Collected data entries:
[src/hw/rtl/assert_macros.svh]
// assertion macros shared by the mandelbrot escape-time rtl
// no dependencies; the assertions are left out when SYNTHESIS is defined
`ifndef ASSERT_MACROS_SVH
`define ASSERT_MACROS_SVH

`ifndef SYNTHESIS

// property must hold at every clock edge outside reset
`define MBE_ASSERT(lbl, prop) \
  lbl: assert property (@(posedge clk_i) disable iff (!rst_ni) prop) \
    else $error("mbe assertion failed");

// expression must never be true outside reset
`define MBE_ASSERT_NEVER(lbl, expr) \
  lbl: assert property (@(posedge clk_i) disable iff (!rst_ni) !(expr)) \
    else $error("mbe assertion failed");

`else

`define MBE_ASSERT(lbl, prop)
`define MBE_ASSERT_NEVER(lbl, expr)

`endif

`endif

[src/hw/rtl/mbe_pkg.sv]
// types, constants and fixed-point helpers for the mandelbrot escape-time block
// no dependencies
package mbe_pkg;

  localparam int unsigned CW         = 32;
  localparam int unsigned FRAC_BITS  = 28;
  localparam int unsigned MAX_DIM    = 4096;
  localparam int unsigned ITER_WIDTH = 16;
  localparam int unsigned COL_W      = 12;
  localparam int unsigned DIM_W      = 13;
  localparam int unsigned SPAN_W     = 31;
  localparam int unsigned CFG_IDX_W  = 3;
  localparam int unsigned CFG_DATA_W = 32;
  localparam int unsigned JQ_DEPTH   = 2;

  // quotient bits of the divider and the shift that decides saturation
  localparam int unsigned QW        = CW - 1;
  localparam int unsigned SAT_SHIFT = QW - FRAC_BITS;
  localparam int unsigned MAG_W     = 2 * CW - FRAC_BITS;

  localparam logic signed [CW-1:0] CMAX = {1'b0, {(CW-1){1'b1}}};
  localparam logic signed [CW-1:0] CMIN = {1'b1, {(CW-1){1'b0}}};
  localparam logic [QW-1:0]        QMAX = {QW{1'b1}};
  localparam logic signed [CW-1:0] HALF = CW'(64'd1 << (FRAC_BITS - 1));
  localparam logic [CW:0]          FOUR = (CW+1)'(64'd4 << FRAC_BITS);
  localparam logic [MAG_W-1:0]     MAG_MAXP = MAG_W'(CMAX);
  localparam logic [MAG_W-1:0]     MAG_MAXN = MAG_W'(1) << (CW - 1);

  // register indexes
  localparam logic [CFG_IDX_W-1:0] REG_CENTER_REAL     = 3'd0;
  localparam logic [CFG_IDX_W-1:0] REG_CENTER_IMAG     = 3'd1;
  localparam logic [CFG_IDX_W-1:0] REG_ZOOM_SPAN       = 3'd2;
  localparam logic [CFG_IDX_W-1:0] REG_ASPECT_FACTOR   = 3'd3;
  localparam logic [CFG_IDX_W-1:0] REG_FRAME_WIDTH     = 3'd4;
  localparam logic [CFG_IDX_W-1:0] REG_FRAME_HEIGHT    = 3'd5;
  localparam logic [CFG_IDX_W-1:0] REG_ITERATION_LIMIT = 3'd6;

  localparam logic signed [CW-1:0]   RST_CENTER_REAL     = '0;
  localparam logic signed [CW-1:0]   RST_CENTER_IMAG     = '0;
  localparam logic [SPAN_W-1:0]      RST_ZOOM_SPAN       = 31'd805306368;
  localparam logic [SPAN_W-1:0]      RST_ASPECT_FACTOR   = 31'd268435456;
  localparam logic [DIM_W-1:0]       RST_FRAME_WIDTH     = 13'd640;
  localparam logic [DIM_W-1:0]       RST_FRAME_HEIGHT    = 13'd480;
  localparam logic [ITER_WIDTH-1:0]  RST_ITERATION_LIMIT = 16'd1000;

  typedef struct packed {
    logic [COL_W-1:0] pixel_column;
    logic [COL_W-1:0] pixel_row;
  } pix_t;

  typedef struct packed {
    logic [COL_W-1:0]      out_column;
    logic [COL_W-1:0]      out_row;
    logic [ITER_WIDTH-1:0] iteration_count;
  } res_t;

  typedef struct packed {
    logic signed [CW-1:0]  center_real;
    logic signed [CW-1:0]  center_imag;
    logic [SPAN_W-1:0]     zoom_span;
    logic [SPAN_W-1:0]     aspect_factor;
    logic [DIM_W-1:0]      frame_width;
    logic [DIM_W-1:0]      frame_height;
    logic [ITER_WIDTH-1:0] iteration_limit;
  } cfg_t;

  // mapped point handed from the front to the iteration engine
  typedef struct packed {
    logic [COL_W-1:0]     col;
    logic [COL_W-1:0]     row;
    logic signed [CW-1:0] cr;
    logic signed [CW-1:0] ci;
  } job_t;

  typedef struct packed {
    logic          start;
    logic [QW-1:0] num;
    logic [QW-1:0] den;
  } div_req_t;

  typedef struct packed {
    logic          done;
    logic [QW-1:0] quot;
  } div_rsp_t;

  function automatic logic signed [CW-1:0] sat_add(input logic signed [CW-1:0] a,
                                                   input logic signed [CW-1:0] b);
    logic signed [CW:0] s;
    s = {a[CW-1], a} + {b[CW-1], b};
    if (s[CW] != s[CW-1]) begin
      return s[CW] ? CMIN : CMAX;
    end
    return s[CW-1:0];
  endfunction

  function automatic logic [CW-1:0] mag_of(input logic signed [CW-1:0] a);
    logic [CW-1:0] u;
    u = a;
    return u[CW-1] ? (~u + CW'(1)) : u;
  endfunction

  // scale a magnitude product back to the fixed-point grid, apply sign, saturate
  function automatic logic signed [CW-1:0] mul_fin(input logic [2*CW-1:0] prod,
                                                   input logic neg);
    logic [MAG_W-1:0] mag;
    logic [CW-1:0]    low;
    mag = prod[2*CW-1:FRAC_BITS];
    low = mag[CW-1:0];
    if (!neg) begin
      if (mag > MAG_MAXP) begin
        return CMAX;
      end
      return $signed(low);
    end
    if (mag > MAG_MAXN) begin
      return CMIN;
    end
    return $signed(~low + CW'(1));
  endfunction

  // zero acts as one, anything above the largest frame acts as the largest frame
  function automatic logic [DIM_W-1:0] dim_of(input logic [DIM_W-1:0] d);
    if (d == '0) begin
      return DIM_W'(1);
    end
    if (d > DIM_W'(MAX_DIM)) begin
      return DIM_W'(MAX_DIM);
    end
    return d;
  endfunction

endpackage

[src/hw/rtl/mbe_job_queue.sv]
// short queue of mapped points between the front and the iteration engine
// depends on mbe_pkg
module mbe_job_queue import mbe_pkg::*; (
  input  logic clk_i,
  input  logic rst_ni,
  input  logic push_i,
  input  job_t data_i,
  output logic full_o,
  input  logic pop_i,
  output job_t data_o,
  output logic empty_o
);

  localparam int unsigned PTR_W = (JQ_DEPTH > 1) ? $clog2(JQ_DEPTH) : 1;
  localparam int unsigned CNT_W = $clog2(JQ_DEPTH + 1);

  job_t             mem_q [JQ_DEPTH];
  logic [PTR_W-1:0] wr_ptr_q, wr_ptr_d;
  logic [PTR_W-1:0] rd_ptr_q, rd_ptr_d;
  logic [CNT_W-1:0] cnt_q, cnt_d;
  logic             do_wr, do_rd;

  assign full_o  = cnt_q == CNT_W'(JQ_DEPTH);
  assign empty_o = cnt_q == '0;
  assign do_wr   = push_i && !full_o;
  assign do_rd   = pop_i && !empty_o;
  assign data_o  = mem_q[rd_ptr_q];

  always_comb begin
    wr_ptr_d = wr_ptr_q;
    rd_ptr_d = rd_ptr_q;
    cnt_d    = cnt_q;
    if (do_wr) begin
      wr_ptr_d = (wr_ptr_q == PTR_W'(JQ_DEPTH - 1)) ? '0 : wr_ptr_q + PTR_W'(1);
    end
    if (do_rd) begin
      rd_ptr_d = (rd_ptr_q == PTR_W'(JQ_DEPTH - 1)) ? '0 : rd_ptr_q + PTR_W'(1);
    end
    case ({do_wr, do_rd})
      2'b10:   cnt_d = cnt_q + CNT_W'(1);
      2'b01:   cnt_d = cnt_q - CNT_W'(1);
      default: cnt_d = cnt_q;
    endcase
  end

  always_ff @(posedge clk_i or negedge rst_ni) begin
    if (!rst_ni) begin
      wr_ptr_q <= '0;
      rd_ptr_q <= '0;
      cnt_q    <= '0;
    end else begin
      wr_ptr_q <= wr_ptr_d;
      rd_ptr_q <= rd_ptr_d;
      cnt_q    <= cnt_d;
    end
  end

  always_ff @(posedge clk_i) begin
    if (do_wr) begin
      mem_q[wr_ptr_q] <= data_i;
    end
  end

endmodule

[config.mk]
export PLATFORM = sky130hd
export DESIGN_NAME = mbe_job_queue
export DESIGN_NICKNAME = d
export VERILOG_FILES = /design/src/hw/rtl/assert_macros.svh /design/src/hw/rtl/mbe_pkg.sv /design/src/hw/rtl/mbe_job_queue.sv
export SDC_FILE = /design/constraint.sdc
export NUM_CORES = 1
export LEC_CHECK = 0
export BUFFER_PORTS_ARGS = -buffer_cell sky130_fd_sc_hd__buf_2
export CAP_MARGIN = 20
export CELL_PAD_IN_SITES_DETAIL_PLACEMENT = 0
export CELL_PAD_IN_SITES_GLOBAL_PLACEMENT = 2
export CORE_MARGIN = 10
export CORE_UTILIZATION = 42
export CTS_BUF_LIST = sky130_fd_sc_hd__clkbuf_8
export DETAILED_ROUTE_END_ITERATION = 10
export GPL_ROUTABILITY_DRIVEN = 0
export HOLD_SLACK_MARGIN = 0.08
export PLACE_DENSITY = 0.85
export SYNTH_ARGS = -nofsm -noshare
export SYNTH_HDL_FRONTEND = slang
export SYNTH_SLANG_ARGS = --single-unit
[constraint.sdc]
create_clock -name clk_i -period 9.1 [get_ports clk_i]
set_input_delay 1.82 -clock clk_i [delete_from_list [all_inputs] [get_ports clk_i]]
set_output_delay 1.82 -clock clk_i [all_outputs]
set_load 0.02 [all_outputs]
--- src/hw/rtl/assert_macros.svh ---
// assertion macros shared by the mandelbrot escape-time rtl
// no dependencies; the assertions are left out when SYNTHESIS is defined
`ifndef ASSERT_MACROS_SVH
`define ASSERT_MACROS_SVH

`ifndef SYNTHESIS

// property must hold at every clock edge outside reset
`define MBE_ASSERT(lbl, prop) \
  lbl: assert property (@(posedge clk_i) disable iff (!rst_ni) prop) \
    else $error("mbe assertion failed");

// expression must never be true outside reset
`define MBE_ASSERT_NEVER(lbl, expr) \
  lbl: assert property (@(posedge clk_i) disable iff (!rst_ni) !(expr)) \
    else $error("mbe assertion failed");

`else

`define MBE_ASSERT(lbl, prop)
`define MBE_ASSERT_NEVER(lbl, expr)

`endif

`endif

--- src/hw/rtl/mbe_pkg.sv ---
// types, constants and fixed-point helpers for the mandelbrot escape-time block
// no dependencies
package mbe_pkg;

  localparam int unsigned CW         = 32;
  localparam int unsigned FRAC_BITS  = 28;
  localparam int unsigned MAX_DIM    = 4096;
  localparam int unsigned ITER_WIDTH = 16;
  localparam int unsigned COL_W      = 12;
  localparam int unsigned DIM_W      = 13;
  localparam int unsigned SPAN_W     = 31;
  localparam int unsigned CFG_IDX_W  = 3;
  localparam int unsigned CFG_DATA_W = 32;
  localparam int unsigned JQ_DEPTH   = 2;

  // quotient bits of the divider and the shift that decides saturation
  localparam int unsigned QW        = CW - 1;
  localparam int unsigned SAT_SHIFT = QW - FRAC_BITS;
  localparam int unsigned MAG_W     = 2 * CW - FRAC_BITS;

  localparam logic signed [CW-1:0] CMAX = {1'b0, {(CW-1){1'b1}}};
  localparam logic signed [CW-1:0] CMIN = {1'b1, {(CW-1){1'b0}}};
  localparam logic [QW-1:0]        QMAX = {QW{1'b1}};
  localparam logic signed [CW-1:0] HALF = CW'(64'd1 << (FRAC_BITS - 1));
  localparam logic [CW:0]          FOUR = (CW+1)'(64'd4 << FRAC_BITS);
  localparam logic [MAG_W-1:0]     MAG_MAXP = MAG_W'(CMAX);
  localparam logic [MAG_W-1:0]     MAG_MAXN = MAG_W'(1) << (CW - 1);

  // register indexes
  localparam logic [CFG_IDX_W-1:0] REG_CENTER_REAL     = 3'd0;
  localparam logic [CFG_IDX_W-1:0] REG_CENTER_IMAG     = 3'd1;
  localparam logic [CFG_IDX_W-1:0] REG_ZOOM_SPAN       = 3'd2;
  localparam logic [CFG_IDX_W-1:0] REG_ASPECT_FACTOR   = 3'd3;
  localparam logic [CFG_IDX_W-1:0] REG_FRAME_WIDTH     = 3'd4;
  localparam logic [CFG_IDX_W-1:0] REG_FRAME_HEIGHT    = 3'd5;
  localparam logic [CFG_IDX_W-1:0] REG_ITERATION_LIMIT = 3'd6;

  localparam logic signed [CW-1:0]   RST_CENTER_REAL     = '0;
  localparam logic signed [CW-1:0]   RST_CENTER_IMAG     = '0;
  localparam logic [SPAN_W-1:0]      RST_ZOOM_SPAN       = 31'd805306368;
  localparam logic [SPAN_W-1:0]      RST_ASPECT_FACTOR   = 31'd268435456;
  localparam logic [DIM_W-1:0]       RST_FRAME_WIDTH     = 13'd640;
  localparam logic [DIM_W-1:0]       RST_FRAME_HEIGHT    = 13'd480;
  localparam logic [ITER_WIDTH-1:0]  RST_ITERATION_LIMIT = 16'd1000;

  typedef struct packed {
    logic [COL_W-1:0] pixel_column;
    logic [COL_W-1:0] pixel_row;
  } pix_t;

  typedef struct packed {
    logic [COL_W-1:0]      out_column;
    logic [COL_W-1:0]      out_row;
    logic [ITER_WIDTH-1:0] iteration_count;
  } res_t;

  typedef struct packed {
    logic signed [CW-1:0]  center_real;
    logic signed [CW-1:0]  center_imag;
    logic [SPAN_W-1:0]     zoom_span;
    logic [SPAN_W-1:0]     aspect_factor;
    logic [DIM_W-1:0]      frame_width;
    logic [DIM_W-1:0]      frame_height;
    logic [ITER_WIDTH-1:0] iteration_limit;
  } cfg_t;

  // mapped point handed from the front to the iteration engine
  typedef struct packed {
    logic [COL_W-1:0]     col;
    logic [COL_W-1:0]     row;
    logic signed [CW-1:0] cr;
    logic signed [CW-1:0] ci;
  } job_t;

  typedef struct packed {
    logic          start;
    logic [QW-1:0] num;
    logic [QW-1:0] den;
  } div_req_t;

  typedef struct packed {
    logic          done;
    logic [QW-1:0] quot;
  } div_rsp_t;

  function automatic logic signed [CW-1:0] sat_add(input logic signed [CW-1:0] a,
                                                   input logic signed [CW-1:0] b);
    logic signed [CW:0] s;
    s = {a[CW-1], a} + {b[CW-1], b};
    if (s[CW] != s[CW-1]) begin
      return s[CW] ? CMIN : CMAX;
    end
    return s[CW-1:0];
  endfunction

  function automatic logic [CW-1:0] mag_of(input logic signed [CW-1:0] a);
    logic [CW-1:0] u;
    u = a;
    return u[CW-1] ? (~u + CW'(1)) : u;
  endfunction

  // scale a magnitude product back to the fixed-point grid, apply sign, saturate
  function automatic logic signed [CW-1:0] mul_fin(input logic [2*CW-1:0] prod,
                                                   input logic neg);
    logic [MAG_W-1:0] mag;
    logic [CW-1:0]    low;
    mag = prod[2*CW-1:FRAC_BITS];
    low = mag[CW-1:0];
    if (!neg) begin
      if (mag > MAG_MAXP) begin
        return CMAX;
      end
      return $signed(low);
    end
    if (mag > MAG_MAXN) begin
      return CMIN;
    end
    return $signed(~low + CW'(1));
  endfunction

  // zero acts as one, anything above the largest frame acts as the largest frame
  function automatic logic [DIM_W-1:0] dim_of(input logic [DIM_W-1:0] d);
    if (d == '0) begin
      return DIM_W'(1);
    end
    if (d > DIM_W'(MAX_DIM)) begin
      return DIM_W'(MAX_DIM);
    end
    return d;
  endfunction

endpackage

◆ To do: Give back exactly the lines from the first line of the records through the line holding "[src/hw/rtl/mbe_pkg.sv]", including both of those lines and leaving out all others.

◆ Output:
[src/hw/rtl/assert_macros.svh]
// assertion macros shared by the mandelbrot escape-time rtl
// no dependencies; the assertions are left out when SYNTHESIS is defined
`ifndef ASSERT_MACROS_SVH
`define ASSERT_MACROS_SVH

`ifndef SYNTHESIS

// property must hold at every clock edge outside reset
`define MBE_ASSERT(lbl, prop) \
  lbl: assert property (@(posedge clk_i) disable iff (!rst_ni) prop) \
    else $error("mbe assertion failed");

// expression must never be true outside reset
`define MBE_ASSERT_NEVER(lbl, expr) \
  lbl: assert property (@(posedge clk_i) disable iff (!rst_ni) !(expr)) \
    else $error("mbe assertion failed");

`else

`define MBE_ASSERT(lbl, prop)
`define MBE_ASSERT_NEVER(lbl, expr)

`endif

`endif

[src/hw/rtl/mbe_pkg.sv]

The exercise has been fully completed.